A conclusione di una importante ricerca, gli scienziati hanno dimostrato che l’elevato livello del fattore NBL1 circolante (neuroblastoma suppressor of tumorigenicity) sono fortemente associati con il rischio della perdita della funzionalità renale precoce nei pazienti con diabete. 

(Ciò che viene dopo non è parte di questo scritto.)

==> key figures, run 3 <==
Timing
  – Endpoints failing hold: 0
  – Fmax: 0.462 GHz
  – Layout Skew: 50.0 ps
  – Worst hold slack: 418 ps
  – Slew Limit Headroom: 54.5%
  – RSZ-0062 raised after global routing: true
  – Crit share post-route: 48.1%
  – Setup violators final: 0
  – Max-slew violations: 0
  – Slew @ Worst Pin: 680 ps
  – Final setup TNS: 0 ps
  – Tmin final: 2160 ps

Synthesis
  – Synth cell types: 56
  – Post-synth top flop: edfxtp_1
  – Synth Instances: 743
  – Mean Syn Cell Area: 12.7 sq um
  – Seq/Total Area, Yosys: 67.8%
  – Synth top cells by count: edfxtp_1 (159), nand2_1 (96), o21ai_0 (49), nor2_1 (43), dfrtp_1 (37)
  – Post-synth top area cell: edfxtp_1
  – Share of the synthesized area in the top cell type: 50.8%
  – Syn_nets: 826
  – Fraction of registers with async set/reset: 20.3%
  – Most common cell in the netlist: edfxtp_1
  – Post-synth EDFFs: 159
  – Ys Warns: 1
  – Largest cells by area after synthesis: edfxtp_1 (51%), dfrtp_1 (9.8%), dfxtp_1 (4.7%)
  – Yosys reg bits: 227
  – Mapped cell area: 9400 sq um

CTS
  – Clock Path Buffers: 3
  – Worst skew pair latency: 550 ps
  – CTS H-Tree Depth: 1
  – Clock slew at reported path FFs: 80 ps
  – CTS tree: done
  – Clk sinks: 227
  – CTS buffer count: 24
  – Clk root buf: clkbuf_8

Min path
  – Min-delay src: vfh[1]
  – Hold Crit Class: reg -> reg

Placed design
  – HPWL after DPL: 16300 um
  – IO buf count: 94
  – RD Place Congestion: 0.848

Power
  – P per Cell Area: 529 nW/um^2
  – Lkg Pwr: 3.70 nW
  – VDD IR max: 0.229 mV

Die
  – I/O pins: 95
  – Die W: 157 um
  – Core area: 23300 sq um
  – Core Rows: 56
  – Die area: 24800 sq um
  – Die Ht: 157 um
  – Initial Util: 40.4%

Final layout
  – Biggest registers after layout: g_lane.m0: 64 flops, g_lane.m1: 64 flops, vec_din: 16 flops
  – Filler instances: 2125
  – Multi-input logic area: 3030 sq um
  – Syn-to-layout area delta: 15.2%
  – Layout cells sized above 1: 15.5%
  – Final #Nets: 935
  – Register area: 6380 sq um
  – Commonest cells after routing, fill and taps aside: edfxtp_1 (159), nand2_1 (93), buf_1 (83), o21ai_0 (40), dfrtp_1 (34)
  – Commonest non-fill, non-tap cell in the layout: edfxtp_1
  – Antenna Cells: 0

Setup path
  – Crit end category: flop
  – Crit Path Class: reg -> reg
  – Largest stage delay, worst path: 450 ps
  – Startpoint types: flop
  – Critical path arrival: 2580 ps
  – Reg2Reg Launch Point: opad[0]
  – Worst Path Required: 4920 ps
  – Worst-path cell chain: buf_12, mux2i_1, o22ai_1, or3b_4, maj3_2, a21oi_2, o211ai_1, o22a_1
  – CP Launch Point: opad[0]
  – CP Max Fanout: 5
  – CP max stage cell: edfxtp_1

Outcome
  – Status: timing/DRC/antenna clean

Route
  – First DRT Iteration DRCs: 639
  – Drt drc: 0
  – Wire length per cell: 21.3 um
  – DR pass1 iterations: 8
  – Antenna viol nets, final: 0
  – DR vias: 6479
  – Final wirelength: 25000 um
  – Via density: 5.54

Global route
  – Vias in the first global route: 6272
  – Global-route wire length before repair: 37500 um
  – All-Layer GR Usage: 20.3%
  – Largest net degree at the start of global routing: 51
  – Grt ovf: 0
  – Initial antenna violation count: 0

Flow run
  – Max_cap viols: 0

L’identificazione dei soggetti con diabete a rischio aumentato di progressione verso l’insufficienza renale cronica (IRC) tramite il fattore NBL1, rappresenta un nuovo target terapeutico per rallentare lo sviluppo e la progressione della nefropatia diabetica. 
 
“La scoperta del ruolo di NBL1 non ha solo una forte valenza prognostica – afferma il prof. Paolo Fiorina, ordinario di endocrinologia e direttore del Centro di Ricerca Internazionale sul Diabete di Tipo 1 presso il Centro di Ricerca Pediatrico Romeo ed Enrica Invernizzi dell’Università Statale di Milano – ma ha anche grande importanza nella comprensione dei meccanismi che portano allo sviluppo di una delle complicanze del diabete più diffusa al mondo: la nefropatia diabetica”. 
 
Dalla ricerca emerge sostanzialmente che NBL1 è in grado di esercitare un’azione tossica sui podociti renali che rappresentano il primo bersaglio della malattia renale diabetica. Il fatto che i livelli di NBL1 siano associati ad una perdita dei podociti glomerulari in pazienti con malattia renale diabetica all’analisi istologica e che questo sia sperimentalmente confermato in modelli in vitro, è di grande rilevanza per la comunità clinica e scientifica. 
 
“Per la prima volta abbiamo identificato un fattore tossico diretto contro i podociti renali - ha aggiunto Paolo Fiorina - dimostrando che non solo l’iperglicemia causa danno renale ma che esistono fattori specifici che possono rappresentare un potenziale target per future terapie”.
 
Il lavoro, realizzato in collaborazione con il prof. Andrzej Krolewski, Direttore della Joslin Genetics and Epidemiology section, dimostra che elevati livelli circolanti di NBL1 rappresentano un fattore predittivo indipendente per la perdita di funzione renale sia in pazienti con diabete di tipo 1 che in pazienti con diabete di tipo 2.
 
L’utilizzo di metodiche quali single cell RNAseq e immunostaining hanno consentito di studiare l’espressione di NBL1 nelle cellule renali e in vari altri tessuti e di evidenziare per la prima volta il ruolo importante di questa proteina nella fisiopatologia della malattia renale diabetica.
 
Studi precedenti avevano effettivamente messo in luce come il danno renale potesse essere causato dall’innesco di un processo di apoptosi aggravato da alcuni fattori peculiari del paziente diabetico come ad esempio l’iperglicemia e/o la presenza di obesità.
 
“Sono molto soddisfatto dei risultati ottenuti dal nostro Centro e da come i nostri ricercatori siano instancabili nel percorrere nuove strade per comprendere sempre meglio il significato della malattia diabetica e proporre nuove soluzioni per la diagnosi e la cura anche delle complicanze – commenta Gianvincenzo Zuccotti, direttore del Centro di Ricerca Pediatrica Invernizzi – Questa scoperta evidenzia anche come la sinergia tra diversi centri di eccellenza internazionali sia la chiave vincente per raggiungere traguardi sempre più importanti”.
 
I lavori sono frutto della collaborazione tra il Joslin Diabetes Center di Boston, la Harvard Medical School, il Boston Children’s Hospital e il Centro di Ricerca Pediatrica Romeo ed Enrica Invernizzi dell’Università Statale di Milano.